* _Your assignment_:
Copy nothing from the entries below except the lines from the one containing "export VERILOG_FILES = /design/flow/design.v" through the one containing "export DIE_AREA = 0 0 400 400", and copy those exactly.

[Records for this exercise — start]

What follows belongs to an exercise in optimizing a design on an open flow for a short achievable clock period and few clock cycles per item; a production flow would make more cautious choices.
Function was checked by simulation only, so behaviour that the tests miss may differ from the original.
Power is estimated from default activity; no workload was simulated.

===== run.sh =====
#!/bin/bash
# synth_recipe.tcl (not shown) runs the flow's synth.tcl, then flattens the netlist and writes it again
# the make line also repeats each setting of config.mk as NAME=value (left out here)
make -C /OpenROAD-flow-scripts/flow DESIGN_CONFIG=/design/flow/config.mk WORK_HOME=/design/flow/orfs CLKGATE_MAP_FILE= SYNTH_SCRIPT=/design/flow/synth_recipe.tcl finish

===== config.mk =====
export PLATFORM = sky130hd
export DESIGN_NAME = yWriteBack
export DESIGN_NICKNAME = yWriteBack
export VERILOG_FILES = /design/flow/design.v
export SDC_FILE = /design/flow/constraint.sdc
export NUM_CORES = 4
export LEC_CHECK = 0
export ABC_CLOCK_PERIOD_IN_PS = 2300
export CAP_MARGIN = 20
export CORE_AREA = 10 10 390 390
export DIE_AREA = 0 0 400 400
export SETUP_SLACK_MARGIN = 2.7
export SLEW_MARGIN = 20

===== constraint.sdc =====
create_clock -name core_clock -period 5.0 [get_ports {clock}]
set_input_delay 1.0000 -clock core_clock [delete_from_list [all_inputs] [get_ports {clock}]]
set_output_delay 1.0000 -clock core_clock [all_outputs]
set_load 0.01 [all_outputs]

===== design.v =====
`timescale 1ns/1ps
package yRowPkg;
   typedef logic [256-1:0] rowData;        
   typedef logic [48-1:0] yEntry;       
   typedef logic [11-1:0] rowAddr;
   typedef logic [4-1:0] slotOneHot;        
   typedef logic [$clog2(4)-1:0] slotIndex;
endpackage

[Records for this exercise — finish]

* _Expected answer_:
export VERILOG_FILES = /design/flow/design.v
export SDC_FILE = /design/flow/constraint.sdc
export NUM_CORES = 4
export LEC_CHECK = 0
export ABC_CLOCK_PERIOD_IN_PS = 2300
export CAP_MARGIN = 20
export CORE_AREA = 10 10 390 390
export DIE_AREA = 0 0 400 400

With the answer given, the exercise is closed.